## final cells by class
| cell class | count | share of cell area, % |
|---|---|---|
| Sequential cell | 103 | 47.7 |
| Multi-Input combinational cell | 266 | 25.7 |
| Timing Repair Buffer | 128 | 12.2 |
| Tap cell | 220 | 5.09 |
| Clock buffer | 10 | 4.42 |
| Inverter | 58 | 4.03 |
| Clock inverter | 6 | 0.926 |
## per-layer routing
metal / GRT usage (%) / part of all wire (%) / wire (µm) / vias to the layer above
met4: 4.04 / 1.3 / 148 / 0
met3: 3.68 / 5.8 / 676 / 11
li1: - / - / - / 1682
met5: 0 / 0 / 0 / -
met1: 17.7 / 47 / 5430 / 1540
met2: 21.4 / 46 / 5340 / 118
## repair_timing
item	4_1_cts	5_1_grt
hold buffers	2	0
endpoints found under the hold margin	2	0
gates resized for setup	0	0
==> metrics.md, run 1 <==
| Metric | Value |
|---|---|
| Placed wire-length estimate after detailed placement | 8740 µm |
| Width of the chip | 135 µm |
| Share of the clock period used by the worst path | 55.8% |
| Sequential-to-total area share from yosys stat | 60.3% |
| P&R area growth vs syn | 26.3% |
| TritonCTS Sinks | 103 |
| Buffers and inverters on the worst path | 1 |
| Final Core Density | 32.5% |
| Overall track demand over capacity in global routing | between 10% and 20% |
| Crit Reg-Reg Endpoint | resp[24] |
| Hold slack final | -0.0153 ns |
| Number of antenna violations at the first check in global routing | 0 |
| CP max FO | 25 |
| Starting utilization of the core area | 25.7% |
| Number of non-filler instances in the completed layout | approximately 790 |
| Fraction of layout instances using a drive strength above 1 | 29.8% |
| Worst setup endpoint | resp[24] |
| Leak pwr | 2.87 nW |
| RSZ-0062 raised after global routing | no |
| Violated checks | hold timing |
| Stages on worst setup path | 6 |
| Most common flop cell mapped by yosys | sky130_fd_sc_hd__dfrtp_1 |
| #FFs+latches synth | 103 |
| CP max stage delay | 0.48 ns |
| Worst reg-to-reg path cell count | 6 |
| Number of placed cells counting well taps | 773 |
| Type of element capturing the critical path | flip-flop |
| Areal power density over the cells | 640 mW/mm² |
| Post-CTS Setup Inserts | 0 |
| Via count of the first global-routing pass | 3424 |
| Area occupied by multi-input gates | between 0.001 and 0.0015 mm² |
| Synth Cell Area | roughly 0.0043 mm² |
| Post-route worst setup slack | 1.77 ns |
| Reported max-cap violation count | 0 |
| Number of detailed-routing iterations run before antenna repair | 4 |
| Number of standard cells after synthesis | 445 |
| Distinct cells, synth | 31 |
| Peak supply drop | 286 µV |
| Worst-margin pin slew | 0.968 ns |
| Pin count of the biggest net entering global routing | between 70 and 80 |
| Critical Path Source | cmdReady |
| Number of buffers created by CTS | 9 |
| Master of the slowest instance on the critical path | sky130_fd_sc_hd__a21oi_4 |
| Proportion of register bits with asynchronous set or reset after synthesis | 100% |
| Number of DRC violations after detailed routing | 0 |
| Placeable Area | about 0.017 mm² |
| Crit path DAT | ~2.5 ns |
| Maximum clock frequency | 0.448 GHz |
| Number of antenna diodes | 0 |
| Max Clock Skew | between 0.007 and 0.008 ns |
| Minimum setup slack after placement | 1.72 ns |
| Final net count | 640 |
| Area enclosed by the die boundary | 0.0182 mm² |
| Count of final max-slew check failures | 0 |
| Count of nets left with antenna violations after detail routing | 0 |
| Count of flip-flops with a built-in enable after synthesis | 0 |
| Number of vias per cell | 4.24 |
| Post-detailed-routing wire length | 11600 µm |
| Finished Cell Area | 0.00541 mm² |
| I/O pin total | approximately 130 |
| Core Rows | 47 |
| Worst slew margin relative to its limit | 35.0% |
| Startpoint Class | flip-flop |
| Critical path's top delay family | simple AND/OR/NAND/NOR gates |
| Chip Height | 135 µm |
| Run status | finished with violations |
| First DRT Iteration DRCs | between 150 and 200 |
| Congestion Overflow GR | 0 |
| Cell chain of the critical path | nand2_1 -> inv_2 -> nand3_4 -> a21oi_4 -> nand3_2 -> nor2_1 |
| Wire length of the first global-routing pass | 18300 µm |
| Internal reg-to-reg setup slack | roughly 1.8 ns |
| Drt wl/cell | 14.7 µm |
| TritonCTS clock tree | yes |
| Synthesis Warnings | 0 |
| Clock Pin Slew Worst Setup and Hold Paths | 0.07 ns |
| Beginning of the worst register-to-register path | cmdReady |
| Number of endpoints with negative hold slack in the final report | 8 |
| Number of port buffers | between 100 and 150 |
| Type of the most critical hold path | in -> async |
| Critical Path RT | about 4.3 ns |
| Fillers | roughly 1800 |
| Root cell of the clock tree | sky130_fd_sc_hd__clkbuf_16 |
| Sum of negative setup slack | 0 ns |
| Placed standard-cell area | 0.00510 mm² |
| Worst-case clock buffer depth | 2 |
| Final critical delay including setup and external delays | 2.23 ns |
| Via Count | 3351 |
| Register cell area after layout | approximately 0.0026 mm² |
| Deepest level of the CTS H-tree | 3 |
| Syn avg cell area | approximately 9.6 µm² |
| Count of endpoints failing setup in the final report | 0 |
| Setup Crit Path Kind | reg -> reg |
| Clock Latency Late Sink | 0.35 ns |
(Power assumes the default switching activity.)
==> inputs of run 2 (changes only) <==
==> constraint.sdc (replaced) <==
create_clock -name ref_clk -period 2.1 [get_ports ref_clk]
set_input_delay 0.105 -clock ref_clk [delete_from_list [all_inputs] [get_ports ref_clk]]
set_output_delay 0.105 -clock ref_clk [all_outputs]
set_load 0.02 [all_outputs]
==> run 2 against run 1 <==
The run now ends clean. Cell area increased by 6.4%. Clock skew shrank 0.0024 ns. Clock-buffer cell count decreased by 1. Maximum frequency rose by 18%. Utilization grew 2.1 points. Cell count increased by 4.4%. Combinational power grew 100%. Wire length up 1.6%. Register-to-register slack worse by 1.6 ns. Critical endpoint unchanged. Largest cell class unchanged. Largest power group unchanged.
File: src/verilog/urf_uart.sv
/*
 * Serial channel datapath: APB registers, transmit and receive shifters, two FIFOs, interrupts.
 * Assumes one 200 MHz clock, an asynchronous receive pin and a peer framed the same way.
 */
// Local design decisions: the register offsets and the APB interface to the registers.
`timescale 1ns/100ps

module urf_uart
(
	input wire logic pclk,
	input wire logic presetn,
	input wire logic psel,
	input wire logic penable,
	input wire logic pwrite,
	input wire logic [7:0] paddr,
	input wire logic [31:0] pwdata,
	output logic [31:0] prdata,
	output logic pready,
	output logic pslverr,
	input wire logic rxd,
	output logic txd,
	output logic irq
);
	// Control registers
	logic [4:0] fifo_control_q;
	logic [4:0] line_format_control_q;
	logic [1:0] os_sel_q;
	logic [15:0] baud_div_q;
	logic [2:0] interrupt_enable_reg_q;
	logic [2:0] interrupt_cause_q;
	logic [2:0] interrupt_cause_d;
	logic overrun_q;

	// Bus answer registers
	logic [31:0] prdata_q;
	logic pready_q;
	logic pslverr_q;
	logic irq_q;

	// Oversampling tick
	logic [15:0] div_cnt_q;

	// Transmitter
	urf_pkg::urf_state_t tx_state_q;
	logic [7:0] tx_shifter_q;
	logic [2:0] tx_bit_q;
	logic [4:0] tx_sub_q;
	logic tx_parity_q;
	logic tx_stop2_q;
	logic txd_q;

	// Receiver
	logic rx_s1_q;
	logic rx_s2_q;
	logic rx_s3_q;
	urf_pkg::urf_state_t rx_state_q;
	logic [7:0] rx_shifter_q;
	logic [2:0] rx_bit_q;
	logic [4:0] rx_sub_q;
	logic rx_perr_q;
	logic [4:0] to_sub_q;
	logic [5:0] to_bits_q;
	logic to_done_q;

	urf_fifo_if #(.W(8)) txf ();
	urf_fifo_if #(.W(urf_pkg::RX_W)) rxf ();

	urf_fifo #(.W(8)) u_tx_fifo
	(
		.pclk(pclk),
		.presetn(presetn),
		.f(txf.store)
	);

	urf_fifo #(.W(urf_pkg::RX_W)) u_rx_fifo
	(
		.pclk(pclk),
		.presetn(presetn),
		.f(rxf.store)
	);

	// Configuration decode
	wire fifo_en = fifo_control_q[urf_pkg::FC_FIFO_EN];
	wire [1:0] rx_trig_sel = fifo_control_q[urf_pkg::FC_RXTRIG_LSB +: 2];
	wire [1:0] tx_trig_sel = fifo_control_q[urf_pkg::FC_TXTRIG_LSB +: 2];
	wire [1:0] wsel = line_format_control_q[urf_pkg::LF_WLEN_LSB +: 2];
	wire stop2 = line_format_control_q[urf_pkg::LF_STOP2];
	wire par_en = line_format_control_q[urf_pkg::LF_PAR_EN];
	wire par_even = line_format_control_q[urf_pkg::LF_PAR_EVEN];
	wire [4:0] bit_len = urf_pkg::os_len(os_sel_q);
	wire [4:0] half_len = bit_len >> 1;
	wire [2:0] last_bit = 3'(urf_pkg::WLEN_BASE + 4'(wsel) - 4'h1);
	wire [7:0] wmask = urf_pkg::data_mask(wsel);
	// Non-FIFO mode keeps the same storage but limits it to one entry
	wire [5:0] fill_limit = fifo_en ? urf_pkg::DEPTH : 6'h01;
	wire os_tick = (div_cnt_q == baud_div_q);

	// APB decode; every access takes one wait state so outputs stay registered
	wire pready_d = psel && penable && !pready_q;
	wire acc = psel && penable && pready_q;
	wire hit_data = (paddr == urf_pkg::OFS_DATA);
	wire hit_ien = (paddr == urf_pkg::OFS_INT_ENABLE);
	wire hit_icause = (paddr == urf_pkg::OFS_INT_CAUSE);
	wire hit_fctl = (paddr == urf_pkg::OFS_FIFO_CTL);
	wire hit_lfmt = (paddr == urf_pkg::OFS_LINE_FMT);
	wire hit_lstate = (paddr == urf_pkg::OFS_LINE_STATE);
	wire hit_fdiv = (paddr == urf_pkg::OFS_FRAC_DIV);
	wire hit_bdiv = (paddr == urf_pkg::OFS_BAUD_DIV);
	wire mapped = hit_data | hit_ien | hit_icause | hit_fctl | hit_lfmt | hit_lstate | hit_fdiv | hit_bdiv;
	wire wr = acc && pwrite;
	wire rd = acc && !pwrite;

	// Line state view
	wire rx_ready = (rxf.count != 6'h00);
	wire hold_empty = (txf.count == 6'h00);
	wire all_empty = hold_empty && (tx_state_q == urf_pkg::ST_IDLE);
	wire [2:0] head_tags = rx_ready ? rxf.rdata[10:8] : 3'h0;
	logic [7:0] line_state;
	always_comb
	begin
		line_state = 8'h00;
		line_state[urf_pkg::LS_READY] = rx_ready;
		line_state[urf_pkg::LS_OVERRUN] = overrun_q;
		line_state[urf_pkg::LS_PARITY +: 3] = head_tags;
		line_state[urf_pkg::LS_HOLD_EMPTY] = hold_empty;
		line_state[urf_pkg::LS_ALL_EMPTY] = all_empty;
	end

	wire [31:0] rd_mux =
		hit_data ? {24'h0, rx_ready ? rxf.rdata[7:0] : 8'h00} :
		hit_ien ? {29'h0, interrupt_enable_reg_q} :
		hit_icause ? {29'h0, interrupt_cause_q} :
		hit_fctl ? {27'h0, fifo_control_q} :
		hit_lfmt ? {27'h0, line_format_control_q} :
		hit_lstate ? {24'h0, line_state} :
		hit_fdiv ? {26'h0, os_sel_q, 4'h0} :
		hit_bdiv ? {16'h0, baud_div_q} : 32'h0;

	// Transmit data path
	wire tx_load = (tx_state_q == urf_pkg::ST_IDLE) && !hold_empty;
	wire tx_bit_end = os_tick && (tx_sub_q == bit_len - 5'h01);
	wire fifo_mode_flip = wr && hit_fctl && (pwdata[urf_pkg::FC_FIFO_EN] != fifo_en);
	assign txf.push = wr && hit_data && (txf.count < fill_limit);
	assign txf.wdata = pwdata[7:0];
	assign txf.pop = tx_load;
	assign txf.flush = fifo_mode_flip;
	wire tx_parity_calc = (^(txf.rdata & wmask)) ^ ~par_even;

	// Holding empty in non-FIFO mode, or fill dropping below trigger in FIFO mode
	wire [5:0] tx_edge = fifo_en ? urf_pkg::trig_level(tx_trig_sel) : 6'h01;
	wire tx_evt = tx_load && (txf.count == tx_edge);

	// Receive data path; samples take the second synchroniser stage, the start edge the second and third
	wire rx_fall = rx_s3_q && !rx_s2_q;
	wire rx_sample = os_tick && (rx_sub_q == bit_len - 5'h01);
	wire rx_start_mid = os_tick && (rx_sub_q == half_len - 5'h01);
	wire [7:0] rx_data = (rx_shifter_q >> (2'h3 - wsel)) & wmask;
	wire rx_par_bad = rx_s2_q ^ ((^rx_data) ^ ~par_even);
	wire rx_stop_done = (rx_state_q == urf_pkg::ST_STOP) && rx_sample;
	wire rx_full = (rxf.count >= fill_limit);
	wire rx_frame_err = !rx_s2_q;
	wire rx_break = rx_frame_err && (rx_data == 8'h00);
	assign rxf.push = rx_stop_done && !rx_full;
	assign rxf.wdata = {rx_break, rx_frame_err, rx_perr_q, rx_data};
	assign rxf.pop = rd && hit_data && rx_ready;
	assign rxf.flush = fifo_mode_flip;
	wire [5:0] rx_edge = fifo_en ? urf_pkg::trig_level(rx_trig_sel) - 6'h01 : 6'h00;
	wire rx_evt = rxf.push && (rxf.count == rx_edge);

	// Time-out after silence with data waiting
	wire [5:0] to_limit = 6'(urf_pkg::TO_WORDS * 6'(4'(wsel) + urf_pkg::WLEN_BASE) + urf_pkg::TO_EXTRA);
	wire to_restart = rxf.push || rxf.pop || !rx_ready;
	wire to_bit_end = os_tick && (to_sub_q == bit_len - 5'h01);
	wire to_evt = !to_restart && !to_done_q && to_bit_end && (to_bits_q == to_limit - 6'h01);

	// Sticky causes; a new event wins over a same-cycle write of one
	wire [2:0] cause_clr = (wr && hit_icause) ? pwdata[2:0] : 3'h0;
	assign interrupt_cause_d = (interrupt_cause_q & ~cause_clr) | {to_evt, tx_evt, rx_evt};
	// Receive and time-out causes share the receive enable bit
	wire [2:0] cause_mask = {interrupt_enable_reg_q[urf_pkg::IC_RX], interrupt_enable_reg_q[urf_pkg::IC_TX],
		interrupt_enable_reg_q[urf_pkg::IC_RX]};

	always_ff @(posedge pclk or negedge presetn)
	begin
		if (!presetn)
		begin
			prdata_q <= 32'h0;
			pready_q <= 1'b0;
			pslverr_q <= 1'b0;
			irq_q <= 1'b0;
			interrupt_cause_q <= 3'h0;
			overrun_q <= 1'b0;
		end
		else
		begin
			pready_q <= pready_d;
			pslverr_q <= pready_d && !mapped;
			prdata_q <= (pready_d && !pwrite) ? rd_mux : 32'h0;
			interrupt_cause_q <= interrupt_cause_d;
			irq_q <= |(interrupt_cause_q & cause_mask);
			overrun_q <= (rx_stop_done && rx_full) || (overrun_q && !(rd && hit_lstate));
		end
	end

	always_ff @(posedge pclk or negedge presetn)
	begin
		if (!presetn)
		begin
			fifo_control_q <= urf_pkg::RST_FIFO_CTL;
			line_format_control_q <= urf_pkg::RST_LINE_FMT;
			os_sel_q <= urf_pkg::RST_OS_SEL;
			baud_div_q <= urf_pkg::RST_BAUD_DIV;
			interrupt_enable_reg_q <= urf_pkg::RST_INT_ENABLE;
		end
		else if (wr)
		begin
			if (hit_fctl)
				fifo_control_q <= pwdata[4:0];
			if (hit_lfmt)
				line_format_control_q <= pwdata[4:0];
			if (hit_fdiv)
				os_sel_q <= pwdata[urf_pkg::FD_OS_LSB +: 2];
			if (hit_bdiv)
				baud_div_q <= pwdata[15:0];
			if (hit_ien)
				interrupt_enable_reg_q <= pwdata[2:0];
		end
	end

	always_ff @(posedge pclk or negedge presetn)
	begin
		if (!presetn)
			div_cnt_q <= 16'h0;
		else
			div_cnt_q <= os_tick ? 16'h0 : div_cnt_q + 16'h1;
	end

	// Transmitter sequencing; a bit ends every bit_len ticks
	always_ff @(posedge pclk or negedge presetn)
	begin
		if (!presetn)
		begin
			tx_state_q <= urf_pkg::ST_IDLE;
			tx_shifter_q <= 8'h00;
			tx_bit_q <= 3'h0;
			tx_sub_q <= 5'h00;
			tx_parity_q <= 1'b0;
			tx_stop2_q <= 1'b0;
			txd_q <= 1'b1;
		end
		else
		begin
			if (tx_state_q != urf_pkg::ST_IDLE && os_tick)
				tx_sub_q <= tx_bit_end ? 5'h00 : tx_sub_q + 5'h01;
			case (tx_state_q)
				urf_pkg::ST_IDLE:
					if (tx_load)
					begin
						tx_shifter_q <= txf.rdata;
						tx_parity_q <= tx_parity_calc;
						tx_sub_q <= 5'h00;
						txd_q <= 1'b0;
						tx_state_q <= urf_pkg::ST_START;
					end
				urf_pkg::ST_START:
					if (tx_bit_end)
					begin
						txd_q <= tx_shifter_q[0];
						tx_shifter_q <= tx_shifter_q >> 1;
						tx_bit_q <= 3'h0;
						tx_state_q <= urf_pkg::ST_DATA;
					end
				urf_pkg::ST_DATA:
					if (tx_bit_end)
					begin
						if (tx_bit_q == last_bit)
						begin
							txd_q <= par_en ? tx_parity_q : 1'b1;
							tx_stop2_q <= stop2;
							tx_state_q <= par_en ? urf_pkg::ST_PARITY : urf_pkg::ST_STOP;
						end
						else
						begin
							txd_q <= tx_shifter_q[0];
							tx_shifter_q <= tx_shifter_q >> 1;
							tx_bit_q <= tx_bit_q + 3'h1;
						end
					end
				urf_pkg::ST_PARITY:
					if (tx_bit_end)
					begin
						txd_q <= 1'b1;
						tx_state_q <= urf_pkg::ST_STOP;
					end
				urf_pkg::ST_STOP:
					if (tx_bit_end)
					begin
						if (tx_stop2_q)
							tx_stop2_q <= 1'b0;
						else
							tx_state_q <= urf_pkg::ST_IDLE;
					end
				default:
				begin
					txd_q <= 1'b1;
					tx_state_q <= urf_pkg::ST_IDLE;
				end
			endcase
		end
	end

	// Receive pin synchroniser and edge history
	always_ff @(posedge pclk or negedge presetn)
	begin
		if (!presetn)
		begin
			rx_s1_q <= 1'b1;
			rx_s2_q <= 1'b1;
			rx_s3_q <= 1'b1;
		end
		else
		begin
			rx_s1_q <= rxd;
			rx_s2_q <= rx_s1_q;
			rx_s3_q <= rx_s2_q;
		end
	end

	// Receiver: after the start centre, every later sample is one whole bit apart
	always_ff @(posedge pclk or negedge presetn)
	begin
		if (!presetn)
		begin
			rx_state_q <= urf_pkg::ST_IDLE;
			rx_shifter_q <= 8'h00;
			rx_bit_q <= 3'h0;
			rx_sub_q <= 5'h00;
			rx_perr_q <= 1'b0;
		end
		else
		begin
			case (rx_state_q)
				urf_pkg::ST_IDLE:
					if (rx_fall)
					begin
						rx_sub_q <= 5'h00;
						rx_perr_q <= 1'b0;
						rx_state_q <= urf_pkg::ST_START;
					end
				urf_pkg::ST_START:
					if (rx_start_mid)
					begin
						rx_sub_q <= 5'h00;
						rx_bit_q <= 3'h0;
						// A glitch shorter than half a bit is dropped here
						rx_state_q <= rx_s2_q ? urf_pkg::ST_IDLE : urf_pkg::ST_DATA;
					end
					else if (os_tick)
						rx_sub_q <= rx_sub_q + 5'h01;
				urf_pkg::ST_DATA:
					if (rx_sample)
					begin
						rx_sub_q <= 5'h00;
						rx_shifter_q <= {rx_s2_q, rx_shifter_q[7:1]};
						rx_bit_q <= rx_bit_q + 3'h1;
						if (rx_bit_q == last_bit)
							rx_state_q <= par_en ? urf_pkg::ST_PARITY : urf_pkg::ST_STOP;
					end
					else if (os_tick)
						rx_sub_q <= rx_sub_q + 5'h01;
				urf_pkg::ST_PARITY:
					if (rx_sample)
					begin
						rx_sub_q <= 5'h00;
						rx_perr_q <= rx_par_bad;
						rx_state_q <= urf_pkg::ST_STOP;
					end
					else if (os_tick)
						rx_sub_q <= rx_sub_q + 5'h01;
				urf_pkg::ST_STOP:
					if (rx_sample)
						rx_state_q <= urf_pkg::ST_IDLE;
					else if (os_tick)
						rx_sub_q <= rx_sub_q + 5'h01;
				default:
					rx_state_q <= urf_pkg::ST_IDLE;
			endcase
		end
	end

	// Silence timer counts bit times while data waits unread
	always_ff @(posedge pclk or negedge presetn)
	begin
		if (!presetn)
		begin
			to_sub_q <= 5'h00;
			to_bits_q <= 6'h00;
			to_done_q <= 1'b0;
		end
		else if (to_restart)
		begin
			to_sub_q <= 5'h00;
			to_bits_q <= 6'h00;
			to_done_q <= 1'b0;
		end
		else if (os_tick && !to_done_q)
		begin
			to_sub_q <= to_bit_end ? 5'h00 : to_sub_q + 5'h01;
			if (to_bit_end)
				to_bits_q <= to_bits_q + 6'h01;
			if (to_evt)
				to_done_q <= 1'b1;
		end
	end

	assign prdata = prdata_q;
	assign pready = pready_q;
	assign pslverr = pslverr_q;
	assign txd = txd_q;
	assign irq = irq_q;
endmodule : urf_uart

--------------------------------

▸ EXERCISE PROMPT:
Referring to the material above, set down exactly the lines between the line with "met3: 3.68 / 5.8 / 676 / 11" and the line with "approximately 790 |", inclusive, and no other lines.

▸ PROBLEM SOLUTION:
met3: 3.68 / 5.8 / 676 / 11
li1: - / - / - / 1682
met5: 0 / 0 / 0 / -
met1: 17.7 / 47 / 5430 / 1540
met2: 21.4 / 46 / 5340 / 118
## repair_timing
item	4_1_cts	5_1_grt
hold buffers	2	0
endpoints found under the hold margin	2	0
gates resized for setup	0	0
==> metrics.md, run 1 <==
| Metric | Value |
|---|---|
| Placed wire-length estimate after detailed placement | 8740 µm |
| Width of the chip | 135 µm |
| Share of the clock period used by the worst path | 55.8% |
| Sequential-to-total area share from yosys stat | 60.3% |
| P&R area growth vs syn | 26.3% |
| TritonCTS Sinks | 103 |
| Buffers and inverters on the worst path | 1 |
| Final Core Density | 32.5% |
| Overall track demand over capacity in global routing | between 10% and 20% |
| Crit Reg-Reg Endpoint | resp[24] |
| Hold slack final | -0.0153 ns |
| Number of antenna violations at the first check in global routing | 0 |
| CP max FO | 25 |
| Starting utilization of the core area | 25.7% |
| Number of non-filler instances in the completed layout | approximately 790 |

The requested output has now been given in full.